Abu Dhabi had earlier announced a blanket rental relief of 20 per cent for retail tenants who had entered into, or renewed, leasing contracts between a defined period. Sharjah has also been telling its commercial landlords to offer some easing of rents for the upcoming period.
Not just a COVID-19 imposed problem
Mall owners in the UAE say they had already lowered rents in the last two years, in line with the general softening in commercial rents during this period. It’s a fact that they made made cuts, on average by 15-30 per cent from their 2015 levels.
But retailers counter by saying that the decline in consumer spending had fallen by much more during this period, with online shopping drawing away a significant share of the purchases.
Retailers complain about other dynamics that are taking place… and not necessarily benefitting them. “There has been an imbalance in the mall-retailer relationship for the last 18 months,” said an industry source. “Even in Grade A malls, existing tenants have had no relief in rents.

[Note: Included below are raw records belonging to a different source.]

### src/core/tws_regs.vh
// register offsets, field positions and reset values of the two-wire slave
`ifndef TWS_REGS_VH
`define TWS_REGS_VH

// ****************************************************************
// register byte offsets
// ****************************************************************
`define TWS_CONTROL_REG_OFF      8'h00
`define TWS_SLAVE_MODE_REG_OFF   8'h08
`define TWS_CLOCK_WAVEFORM_OFF   8'h10
`define TWS_STATUS_REG_OFF       8'h20
`define TWS_RECEIVE_HOLDING_OFF  8'h30
`define TWS_TRANSMIT_HOLDING_OFF 8'h34

// ****************************************************************
// control command bits
// ****************************************************************
`define TWS_CMD_MASTER_ENABLE    2
`define TWS_CMD_MASTER_DISABLE   3
`define TWS_CMD_SLAVE_ENABLE     4
`define TWS_CMD_SLAVE_DISABLE    5
`define TWS_CMD_SOFT_RESET       7

// ****************************************************************
// slave mode field and status bits
// ****************************************************************
`define TWS_ADDR_LSB             16
`define TWS_ADDR_MSB             22
`define TWS_ST_COMPLETE          0
`define TWS_ST_RX_READY          1
`define TWS_ST_TX_READY          2
`define TWS_ST_DIRECTION         3
`define TWS_ST_ACCESS            4
`define TWS_ST_GENERAL_CALL      5
`define TWS_ST_NACK              8
`define TWS_ST_WAIT_STATE        10
`define TWS_ST_END_ACCESS        11

// ****************************************************************
// reset values
// ****************************************************************
`define TWS_ADDR_RESET           7'h00
`define TWS_CWG_RESET            32'h0000_0000

`endif

### src/core/tws_slave.v
// two-wire slave engine with classic wishbone register slave
//
// The Wishbone interface to the registers and the register addresses were decided locally.
`timescale 1ns/1ns
`default_nettype none
`include "tws_regs.vh"

module tws_slave (
    input  wire        clk,
    input  wire        reset_n,
    input  wire        wb_cyc_i,
    input  wire        wb_stb_i,
    input  wire        wb_we_i,
    input  wire [7:0]  wb_adr_i,
    input  wire [3:0]  wb_sel_i,
    input  wire [31:0] wb_dat_i,
    output reg  [31:0] wb_dat_o,
    output reg         wb_ack_o,
    input  wire        scl_i,
    output reg         scl_oe_n,
    input  wire        sda_i,
    output reg         sda_oe_n
);
    // ****************************************************************
    // states
    // ****************************************************************
    localparam [2:0] ST_IDLE = 3'd0, ST_ADDR = 3'd1, ST_AACK = 3'd2, ST_RX = 3'd3;
    localparam [2:0] ST_RACK = 3'd4, ST_TX = 3'd5, ST_TACK = 3'd6, ST_SKIP = 3'd7;

    wire       scl_s;
    wire       sda_s;
    reg        scl_d_reg, sda_d_reg;
    reg  [2:0] state_reg;
    reg  [3:0] bit_cnt_reg;
    reg  [7:0] shift_reg;
    reg  [7:0] rx_hold_reg;
    reg  [7:0] tx_hold_reg;
    reg        tx_full_reg;
    reg        shift_loaded_reg;
    reg        pend_rx_reg;
    reg  [6:0] own_bus_address;
    reg [31:0] clock_waveform_reg;
    reg        slave_en_reg, master_en_reg;
    reg        slave_access_flag, slave_direction_flag, end_of_access_flag;
    reg        transmission_complete_flag, receive_ready_flag, nack_flag;
    reg        general_call_access_flag;
    reg        soft_rst_reg;

    tws_sync u_sync_scl (.clk(clk), .reset_n(reset_n), .din(scl_i), .dout(scl_s));
    tws_sync u_sync_sda (.clk(clk), .reset_n(reset_n), .din(sda_i), .dout(sda_s));

    // ****************************************************************
    // bus condition detection
    // ****************************************************************
    wire scl_rise = scl_s & ~scl_d_reg;
    wire scl_fall = ~scl_s & scl_d_reg;
    wire start_c  = scl_s & scl_d_reg & sda_d_reg & ~sda_s;
    wire stop_c   = scl_s & scl_d_reg & ~sda_d_reg & sda_s;
    wire active   = slave_en_reg & ~master_en_reg;
    wire [7:0] addr_byte = {shift_reg[6:0], sda_s};
    wire addr_match = (addr_byte[7:1] == own_bus_address);
    wire gen_call   = (addr_byte == 8'h00);

    // ****************************************************************
    // register bus decode
    // ****************************************************************
    wire bus_req  = wb_cyc_i & wb_stb_i & ~wb_ack_o;
    wire wr_req   = bus_req & wb_we_i & wb_sel_i[0];
    wire wr_ctrl  = wr_req & (wb_adr_i == `TWS_CONTROL_REG_OFF);
    wire wr_addr  = bus_req & wb_we_i & wb_sel_i[2] & (wb_adr_i == `TWS_SLAVE_MODE_REG_OFF);
    wire wr_cwg   = bus_req & wb_we_i & (wb_adr_i == `TWS_CLOCK_WAVEFORM_OFF);
    wire wr_tx    = wr_req & (wb_adr_i == `TWS_TRANSMIT_HOLDING_OFF);
    wire rd_rx    = bus_req & ~wb_we_i & (wb_adr_i == `TWS_RECEIVE_HOLDING_OFF);
    wire cmd_slave_enable_cmd = wr_ctrl & wb_dat_i[`TWS_CMD_SLAVE_ENABLE];
    wire cmd_svds = wr_ctrl & wb_dat_i[`TWS_CMD_SLAVE_DISABLE];
    wire cmd_msen = wr_ctrl & wb_dat_i[`TWS_CMD_MASTER_ENABLE];
    wire cmd_msds = wr_ctrl & wb_dat_i[`TWS_CMD_MASTER_DISABLE];
    wire cmd_rst  = wr_ctrl & wb_dat_i[`TWS_CMD_SOFT_RESET];

    // stretch conditions; the scl line is only held after it is already low
    wire tx_phase = (state_reg == ST_TX) | (state_reg == ST_AACK & slave_direction_flag);
    wire stretch_rd = active & slave_access_flag & slave_direction_flag & tx_phase
                      & ~shift_loaded_reg & ~tx_full_reg & ~scl_s;
    wire stretch_wr = active & pend_rx_reg & receive_ready_flag & ~scl_s;
    wire stretch    = stretch_rd | stretch_wr;
    wire tx_ready   = ~tx_full_reg & ~shift_loaded_reg; // no dma request

    // status word, read side shows engine state
    wire [31:0] status_word = {20'h0_0000, end_of_access_flag, stretch, 1'b0, nack_flag,
                               2'b00, general_call_access_flag, slave_access_flag,
                               slave_direction_flag & slave_access_flag,
                               tx_ready, receive_ready_flag, transmission_complete_flag};

    // ****************************************************************
    // wishbone answer: one cycle after the request, then dropped
    // ****************************************************************
    always @(posedge clk or negedge reset_n) begin
        if (!reset_n) begin
            wb_ack_o <= 1'b0;
            wb_dat_o <= 32'h0000_0000;
        end else begin
            wb_ack_o <= bus_req;
            if (bus_req & ~wb_we_i) begin
                if (wb_adr_i == `TWS_SLAVE_MODE_REG_OFF)
                    wb_dat_o <= {9'h000, own_bus_address, 16'h0000};
                else if (wb_adr_i == `TWS_CLOCK_WAVEFORM_OFF)
                    wb_dat_o <= clock_waveform_reg;
                else if (wb_adr_i == `TWS_STATUS_REG_OFF)
                    wb_dat_o <= status_word;
                else if (wb_adr_i == `TWS_RECEIVE_HOLDING_OFF)
                    wb_dat_o <= {24'h00_0000, rx_hold_reg};
                else
                    wb_dat_o <= 32'h0000_0000; // unmapped reads zero
            end
        end
    end

    // ****************************************************************
    // configuration and mode
    // ****************************************************************
    always @(posedge clk or negedge reset_n) begin
        if (!reset_n) begin
            own_bus_address    <= `TWS_ADDR_RESET;
            clock_waveform_reg <= `TWS_CWG_RESET;
            slave_en_reg       <= 1'b0;
            master_en_reg      <= 1'b0;
            soft_rst_reg       <= 1'b0;
        end else if (soft_rst_reg) begin
            own_bus_address    <= `TWS_ADDR_RESET;
            clock_waveform_reg <= `TWS_CWG_RESET;
            slave_en_reg       <= 1'b0;
            master_en_reg      <= 1'b0;
            soft_rst_reg       <= 1'b0;
        end else begin
            soft_rst_reg <= cmd_rst;
            if (wr_addr & (~slave_en_reg | general_call_access_flag))
                own_bus_address <= wb_dat_i[`TWS_ADDR_MSB:`TWS_ADDR_LSB];
            if (wr_cwg)
                clock_waveform_reg <= wb_dat_i; // stored only, never drives timing
            if (cmd_svds)
                slave_en_reg <= 1'b0;
            else if (cmd_slave_enable_cmd & transmission_complete_flag)
                slave_en_reg <= 1'b1;
            if (cmd_msds)
                master_en_reg <= 1'b0;
            else if (cmd_msen & transmission_complete_flag)
                master_en_reg <= 1'b1; // master engine itself is not present
        end
    end

    // ****************************************************************
    // bus engine
    // ****************************************************************
    always @(posedge clk or negedge reset_n) begin
        if (!reset_n) begin
            scl_d_reg <= 1'b1;
            sda_d_reg <= 1'b1;
            state_reg <= ST_IDLE;
            bit_cnt_reg <= 4'h0;
            shift_reg <= 8'h00;
            rx_hold_reg <= 8'h00;
            tx_hold_reg <= 8'h00;
            tx_full_reg <= 1'b0;
            shift_loaded_reg <= 1'b0;
            pend_rx_reg <= 1'b0;
            slave_access_flag <= 1'b0;
            slave_direction_flag <= 1'b0;
            end_of_access_flag <= 1'b0;
            transmission_complete_flag <= 1'b1;
            receive_ready_flag <= 1'b0;
            nack_flag <= 1'b0;
            general_call_access_flag <= 1'b0;
            sda_oe_n <= 1'b1;
            scl_oe_n <= 1'b1;
        end else if (soft_rst_reg) begin
            state_reg <= ST_IDLE;
            tx_full_reg <= 1'b0;
            shift_loaded_reg <= 1'b0;
            pend_rx_reg <= 1'b0;
            slave_access_flag <= 1'b0;
            end_of_access_flag <= 1'b0;
            transmission_complete_flag <= 1'b1;
            receive_ready_flag <= 1'b0;
            nack_flag <= 1'b0;
            general_call_access_flag <= 1'b0;
            sda_oe_n <= 1'b1;
            scl_oe_n <= 1'b1;
        end else begin
            scl_d_reg <= scl_s;
            sda_d_reg <= sda_s;
            scl_oe_n  <= ~stretch;
            // status read clears the sticky event flags; a new event wins
            if (bus_req & ~wb_we_i & (wb_adr_i == `TWS_STATUS_REG_OFF)) begin
                end_of_access_flag <= 1'b0;
                nack_flag <= 1'b0;
            end
            if (wr_tx & ~tx_full_reg) begin
                tx_hold_reg <= wb_dat_i[7:0];
                tx_full_reg <= 1'b1;
            end
            if (rd_rx)
                receive_ready_flag <= 1'b0;
            // parked byte moves into holding once software drained it
            if (pend_rx_reg & (~receive_ready_flag | rd_rx)) begin
                rx_hold_reg <= shift_reg;
                receive_ready_flag <= 1'b1;
                pend_rx_reg <= 1'b0;
            end
            if (!active) begin
                state_reg <= ST_IDLE;
                sda_oe_n <= 1'b1;
            end else if (start_c | stop_c) begin
                // conditions only observed, never generated
                if (slave_access_flag)
                    end_of_access_flag <= 1'b1;
                if (stop_c) begin
                    if (slave_access_flag)
                        transmission_complete_flag <= 1'b1;
                    slave_access_flag <= 1'b0;
                    general_call_access_flag <= 1'b0;
                    state_reg <= ST_IDLE;
                end else begin
                    state_reg <= ST_ADDR;
                end
                shift_loaded_reg <= 1'b0;
                bit_cnt_reg <= 4'h0;
                sda_oe_n <= 1'b1;
            end else begin
                case (state_reg)
                ST_ADDR: if (scl_rise) begin
                    shift_reg <= addr_byte;
                    bit_cnt_reg <= bit_cnt_reg + 4'h1;
                    if (bit_cnt_reg == 4'h7) begin
                        if (addr_match | gen_call) begin
                            state_reg <= ST_AACK;
                            slave_access_flag <= 1'b1;
                            slave_direction_flag <= sda_s;
                            transmission_complete_flag <= 1'b0;
                            general_call_access_flag <= gen_call;
                        end else begin
                            if (slave_access_flag)
                                transmission_complete_flag <= 1'b1;
                            slave_access_flag <= 1'b0;
                            state_reg <= ST_SKIP;
                        end
                    end
                end
                ST_AACK, ST_RACK: begin
                    if (scl_fall & sda_oe_n) begin
                        sda_oe_n <= 1'b0; // drive ack low
                    end else if (scl_fall & ~sda_oe_n) begin
                        sda_oe_n <= 1'b1;
                        bit_cnt_reg <= 4'h0;
                        state_reg <= slave_direction_flag ? ST_TX : ST_RX;
                    end
                end
                ST_RX: if (scl_rise) begin
                    shift_reg <= addr_byte;
                    bit_cnt_reg <= bit_cnt_reg + 4'h1;
                    if (bit_cnt_reg == 4'h7) begin
                        pend_rx_reg <= 1'b1;
                        state_reg <= ST_RACK;
                    end
                end
                ST_TX: begin
                    if (~shift_loaded_reg & tx_full_reg & ~scl_s) begin
                        shift_reg <= tx_hold_reg;
                        shift_loaded_reg <= 1'b1;
                        tx_full_reg <= 1'b0; // a racing write is refused
                        sda_oe_n <= tx_hold_reg[7];
                    end else if (shift_loaded_reg & scl_fall) begin
                        bit_cnt_reg <= bit_cnt_reg + 4'h1;
                        if (bit_cnt_reg == 4'h7) begin
                            sda_oe_n <= 1'b1; // release for master ack
                            state_reg <= ST_TACK;
                        end else begin
                            sda_oe_n <= shift_reg[6];
                            shift_reg <= {shift_reg[6:0], 1'b0};
                        end
                    end
                end
                ST_TACK: if (scl_rise) begin
                    shift_loaded_reg <= 1'b0;
                    bit_cnt_reg <= 4'h0;
                    if (sda_s) begin
                        nack_flag <= 1'b1;
                        state_reg <= ST_SKIP;
                    end else begin
                        state_reg <= ST_TX;
                    end
                end
                default: sda_oe_n <= 1'b1; // idle and skip stay released
                endcase
            end
        end
    end
endmodule // tws_slave

`default_nettype wire

### src/core/tws_sync.v
// two flip-flop synchroniser for one bus pin
`timescale 1ns/1ns
`default_nettype none

module tws_sync (
    input  wire clk,
    input  wire reset_n,
    input  wire din,
    output reg  dout
);
    reg meta_reg;

    // resets high: an idle bus line floats high
    always @(posedge clk or negedge reset_n) begin
        if (!reset_n) begin
            meta_reg <= 1'b1;
            dout     <= 1'b1;
        end else begin
            meta_reg <= din;
            dout     <= meta_reg;
        end
    end
endmodule // tws_sync

`default_nettype wire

“But when a new tenant was typically entering a mall, they were paying lower rents than incumbent tenants. The landlords knew they couldn’t get the same rental as the person who had typically just vacated the unit. “This means, an existing tenant was paying more - instead of recognizing loyalty, an incumbent tenant was being penalized.”
Retailers were hoping that the COVID-19 created situation would lead to some favourable changes in mindset… so far, that’s not happening.
* “All retailers must resume trading except for the cinema, entertainment and play area retailers,” states another mall operator. “F&B retailers are permitted to serve customers for dine in. Your unit must operate at a maximum capacity of 30 per cent (buffets are not permitted).”